__PROBLEM DESCRIPTION__
Where a line of the data below has the string "usage", copy that line.

__EXTRACTED MATERIAL__
* * * * *

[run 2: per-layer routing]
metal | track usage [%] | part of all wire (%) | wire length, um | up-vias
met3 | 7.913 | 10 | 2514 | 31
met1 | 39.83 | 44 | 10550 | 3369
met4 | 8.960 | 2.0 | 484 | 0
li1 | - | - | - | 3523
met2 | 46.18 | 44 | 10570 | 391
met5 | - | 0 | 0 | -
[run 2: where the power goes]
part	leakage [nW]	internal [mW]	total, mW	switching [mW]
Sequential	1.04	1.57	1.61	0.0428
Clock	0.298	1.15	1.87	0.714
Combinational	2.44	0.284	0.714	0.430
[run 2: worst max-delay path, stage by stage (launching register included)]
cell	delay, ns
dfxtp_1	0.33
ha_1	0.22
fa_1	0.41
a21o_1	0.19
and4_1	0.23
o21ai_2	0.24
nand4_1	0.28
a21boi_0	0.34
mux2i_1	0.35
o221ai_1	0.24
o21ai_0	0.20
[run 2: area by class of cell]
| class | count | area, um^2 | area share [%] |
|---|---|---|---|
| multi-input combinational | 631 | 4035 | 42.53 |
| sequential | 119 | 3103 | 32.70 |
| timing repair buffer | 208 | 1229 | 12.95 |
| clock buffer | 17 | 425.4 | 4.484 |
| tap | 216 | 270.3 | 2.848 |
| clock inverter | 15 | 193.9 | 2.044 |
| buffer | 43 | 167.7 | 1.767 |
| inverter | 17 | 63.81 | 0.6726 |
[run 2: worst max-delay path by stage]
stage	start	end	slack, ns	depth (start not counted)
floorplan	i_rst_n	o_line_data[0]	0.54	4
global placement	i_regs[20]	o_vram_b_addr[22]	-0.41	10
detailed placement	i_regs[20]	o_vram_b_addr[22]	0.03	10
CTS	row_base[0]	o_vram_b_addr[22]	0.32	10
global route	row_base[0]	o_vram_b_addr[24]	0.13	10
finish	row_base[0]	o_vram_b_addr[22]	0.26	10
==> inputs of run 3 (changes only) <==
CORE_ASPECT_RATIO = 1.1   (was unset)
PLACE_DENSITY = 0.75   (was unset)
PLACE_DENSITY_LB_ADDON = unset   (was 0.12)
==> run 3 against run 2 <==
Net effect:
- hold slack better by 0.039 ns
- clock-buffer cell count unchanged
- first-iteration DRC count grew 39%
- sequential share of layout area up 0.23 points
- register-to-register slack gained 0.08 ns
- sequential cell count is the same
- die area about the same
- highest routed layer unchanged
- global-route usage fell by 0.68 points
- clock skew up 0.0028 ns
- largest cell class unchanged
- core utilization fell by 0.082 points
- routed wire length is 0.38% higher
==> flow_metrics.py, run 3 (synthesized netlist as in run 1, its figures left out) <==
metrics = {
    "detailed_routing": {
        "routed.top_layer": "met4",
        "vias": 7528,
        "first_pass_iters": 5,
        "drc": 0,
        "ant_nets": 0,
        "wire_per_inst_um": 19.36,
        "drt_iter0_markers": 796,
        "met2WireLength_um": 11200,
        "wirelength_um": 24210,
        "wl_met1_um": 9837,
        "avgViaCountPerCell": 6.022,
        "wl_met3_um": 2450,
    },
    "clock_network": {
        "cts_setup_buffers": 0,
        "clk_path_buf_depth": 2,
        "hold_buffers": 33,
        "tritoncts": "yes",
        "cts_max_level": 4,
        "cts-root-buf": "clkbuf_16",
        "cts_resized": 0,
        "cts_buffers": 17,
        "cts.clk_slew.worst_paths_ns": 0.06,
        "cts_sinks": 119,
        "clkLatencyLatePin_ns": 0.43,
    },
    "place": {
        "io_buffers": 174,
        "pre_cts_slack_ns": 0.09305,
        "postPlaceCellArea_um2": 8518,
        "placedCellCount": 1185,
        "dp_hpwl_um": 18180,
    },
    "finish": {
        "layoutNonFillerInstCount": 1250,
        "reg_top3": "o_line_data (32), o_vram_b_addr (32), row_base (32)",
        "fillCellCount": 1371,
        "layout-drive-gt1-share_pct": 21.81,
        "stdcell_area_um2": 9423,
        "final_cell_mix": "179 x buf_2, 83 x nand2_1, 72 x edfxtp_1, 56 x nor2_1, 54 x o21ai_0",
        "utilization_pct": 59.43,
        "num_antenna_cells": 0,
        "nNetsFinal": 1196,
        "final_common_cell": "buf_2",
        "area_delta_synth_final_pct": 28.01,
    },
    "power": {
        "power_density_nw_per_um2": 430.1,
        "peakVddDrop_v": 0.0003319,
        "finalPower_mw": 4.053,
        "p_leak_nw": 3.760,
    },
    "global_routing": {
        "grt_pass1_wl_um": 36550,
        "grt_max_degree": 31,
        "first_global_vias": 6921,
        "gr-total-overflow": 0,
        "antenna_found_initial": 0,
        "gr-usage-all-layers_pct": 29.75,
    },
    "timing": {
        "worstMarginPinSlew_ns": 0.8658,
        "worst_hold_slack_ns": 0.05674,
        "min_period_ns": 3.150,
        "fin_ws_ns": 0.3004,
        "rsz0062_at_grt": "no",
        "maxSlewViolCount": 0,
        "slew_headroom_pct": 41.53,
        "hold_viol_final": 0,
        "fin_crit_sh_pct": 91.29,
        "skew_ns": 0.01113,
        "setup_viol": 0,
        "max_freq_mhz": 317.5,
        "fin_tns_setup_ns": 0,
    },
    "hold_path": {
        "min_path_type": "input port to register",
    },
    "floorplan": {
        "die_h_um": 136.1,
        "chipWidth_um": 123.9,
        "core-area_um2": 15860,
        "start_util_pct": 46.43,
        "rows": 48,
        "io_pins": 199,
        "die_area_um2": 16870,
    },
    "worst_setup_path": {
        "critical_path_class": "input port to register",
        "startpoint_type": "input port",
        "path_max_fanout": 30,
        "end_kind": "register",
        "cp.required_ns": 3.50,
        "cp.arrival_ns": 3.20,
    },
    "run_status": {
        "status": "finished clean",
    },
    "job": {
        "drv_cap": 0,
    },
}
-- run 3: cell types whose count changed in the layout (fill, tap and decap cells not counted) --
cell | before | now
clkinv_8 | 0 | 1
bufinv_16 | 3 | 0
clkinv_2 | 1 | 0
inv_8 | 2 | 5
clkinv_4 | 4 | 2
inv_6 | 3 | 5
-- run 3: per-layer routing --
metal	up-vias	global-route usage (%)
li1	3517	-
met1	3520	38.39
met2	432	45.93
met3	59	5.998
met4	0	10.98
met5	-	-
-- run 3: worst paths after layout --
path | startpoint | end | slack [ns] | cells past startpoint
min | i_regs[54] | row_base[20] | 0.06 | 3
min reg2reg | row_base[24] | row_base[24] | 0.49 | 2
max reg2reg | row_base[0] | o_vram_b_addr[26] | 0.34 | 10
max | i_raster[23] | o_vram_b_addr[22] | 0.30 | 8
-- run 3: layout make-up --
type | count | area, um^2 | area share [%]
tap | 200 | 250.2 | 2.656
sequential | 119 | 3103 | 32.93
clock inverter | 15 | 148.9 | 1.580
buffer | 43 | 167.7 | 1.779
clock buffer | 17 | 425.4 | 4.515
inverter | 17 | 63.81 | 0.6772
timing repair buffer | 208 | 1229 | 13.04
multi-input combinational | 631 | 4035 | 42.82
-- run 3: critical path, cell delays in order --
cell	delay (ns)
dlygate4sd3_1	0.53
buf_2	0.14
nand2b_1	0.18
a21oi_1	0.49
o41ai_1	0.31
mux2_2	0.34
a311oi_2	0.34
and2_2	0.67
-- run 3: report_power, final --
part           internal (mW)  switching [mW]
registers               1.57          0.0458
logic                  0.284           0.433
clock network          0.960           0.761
### src/rtl/decode_stage.sv
`timescale 1ns/100ps
`include "lc3b_macros.svh"

module decode_stage (
    input  logic                 clk,
    input  logic                 rst_n,
    input  logic                 advance,
    input  logic                 stall,
    input  logic                 redirect,
    input  lc3b_pkg::lc3b_word   ir,
    input  lc3b_pkg::lc3b_word   pc_plus2,
    input  lc3b_pkg::mem_wb_t    mem_wb,
    output lc3b_pkg::ctrl_word_t id_ctrl,
    output lc3b_pkg::id_ex_t     id_ex
);
    import lc3b_pkg::*;

    lc3b_word regs [`LC3B_NUM_REGS];
    lc3b_word rf_a;
    lc3b_word rf_b;
    lc3b_word imm5;
    lc3b_word offset;

    always_comb
    begin
        id_ctrl            = '0;
        id_ctrl.opcode     = lc3b_opcode_e'(ir[`LC3B_OPCODE_MSB:`LC3B_OPCODE_LSB]);
        id_ctrl.aluop      = alu_pass;
        id_ctrl.dest       = ir[11:9];
        id_ctrl.sr1        = ir[8:6];
        id_ctrl.sr2        = ir[2:0];
        id_ctrl.nzp_mask   = ir[11:9];
        id_ctrl.imm_enable = ir[5];
        case (id_ctrl.opcode)
            op_add, op_and:
            begin
                id_ctrl.aluop        = (id_ctrl.opcode == op_add) ? alu_add : alu_and;
                id_ctrl.load_regfile = 1'b1;
            end
            op_not:
            begin
                id_ctrl.aluop        = alu_not;
                id_ctrl.imm_enable   = 1'b0;
                id_ctrl.load_regfile = 1'b1;
            end
            op_ldr:
            begin
                id_ctrl.imm_enable   = 1'b0;
                id_ctrl.mem_read     = 1'b1;
                id_ctrl.load_regfile = 1'b1;
            end
            op_str:
            begin
                id_ctrl.imm_enable = 1'b0;
                id_ctrl.mem_write  = 1'b1;
                id_ctrl.sr2        = ir[11:9];
            end
            op_lea:  id_ctrl.load_regfile = 1'b1;
            op_br:   id_ctrl.imm_enable = 1'b0;
            default: id_ctrl = nop_ctrl();      // dropped opcodes
        endcase
        if (ir == '0)
            id_ctrl = nop_ctrl();
    end

    // the write in this step is seen by the read
    assign rf_a = (mem_wb.load_regfile && mem_wb.dest == id_ctrl.sr1) ?
                  mem_wb.value : regs[id_ctrl.sr1];
    assign rf_b = (mem_wb.load_regfile && mem_wb.dest == id_ctrl.sr2) ?
                  mem_wb.value : regs[id_ctrl.sr2];

    assign imm5   = {{11{ir[4]}}, ir[4:0]};
    assign offset = (id_ctrl.mem_read || id_ctrl.mem_write) ?
                    {{9{ir[5]}}, ir[5:0], 1'b0} :       // offset6
                    {{6{ir[8]}}, ir[8:0], 1'b0};        // offset9

    always_ff @(posedge clk)
    begin
        if (advance && mem_wb.load_regfile)
            regs[mem_wb.dest] <= mem_wb.value;
    end

    always_ff @(posedge clk or negedge rst_n)
    begin
        if (!rst_n)
            id_ex <= '{ctrl: nop_ctrl(), default: '0};
        else if (advance)
        begin
            id_ex.ctrl       <= (stall || redirect) ? nop_ctrl() : id_ctrl;
            id_ex.pc_plus2   <= pc_plus2;
            id_ex.src_a      <= rf_a;
            id_ex.src_b      <= id_ctrl.imm_enable ? imm5 : rf_b;
            id_ex.store_data <= rf_b;
            id_ex.offset     <= offset;
        end
    end

endmodule
### config.mk
export PLATFORM = sky130hd
export DESIGN_NAME = sched_axil_master
export DESIGN_NICKNAME = d
export VERILOG_FILES = /design/src/source/gfx_pkg.sv /design/src/source/sched_axil_master.sv
export SDC_FILE = /design/constraint.sdc
export NUM_CORES = 1
export LEC_CHECK = 0
export BUFFER_PORTS_ARGS = -buffer_cell sky130_fd_sc_hd__buf_2
export CORE_AREA = 2 2 95 97
export DETAILED_ROUTE_END_ITERATION = 10
export DIE_AREA = 0 0 97 99
export GPL_TIMING_DRIVEN = 0
export PLACE_DENSITY_LB_ADDON = 0.25
export SYNTH_ARGS = -nofsm -noshare
export SYNTH_HDL_FRONTEND = slang
export SYNTH_SLANG_ARGS = --single-unit
### constraint.sdc
create_clock -name clk -period 5.1 [get_ports clk]
set_clock_uncertainty 0.15 [all_clocks]
set_input_delay 1.02 -clock clk [delete_from_list [all_inputs] [get_ports clk]]
set_output_delay 1.02 -clock clk [all_outputs]
set_load 0.01 [all_outputs]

* * * * *

__RESPONSE__
metal | track usage [%] | part of all wire (%) | wire length, um | up-vias
- global-route usage fell by 0.68 points
        "gr-usage-all-layers_pct": 29.75,
metal	up-vias	global-route usage (%)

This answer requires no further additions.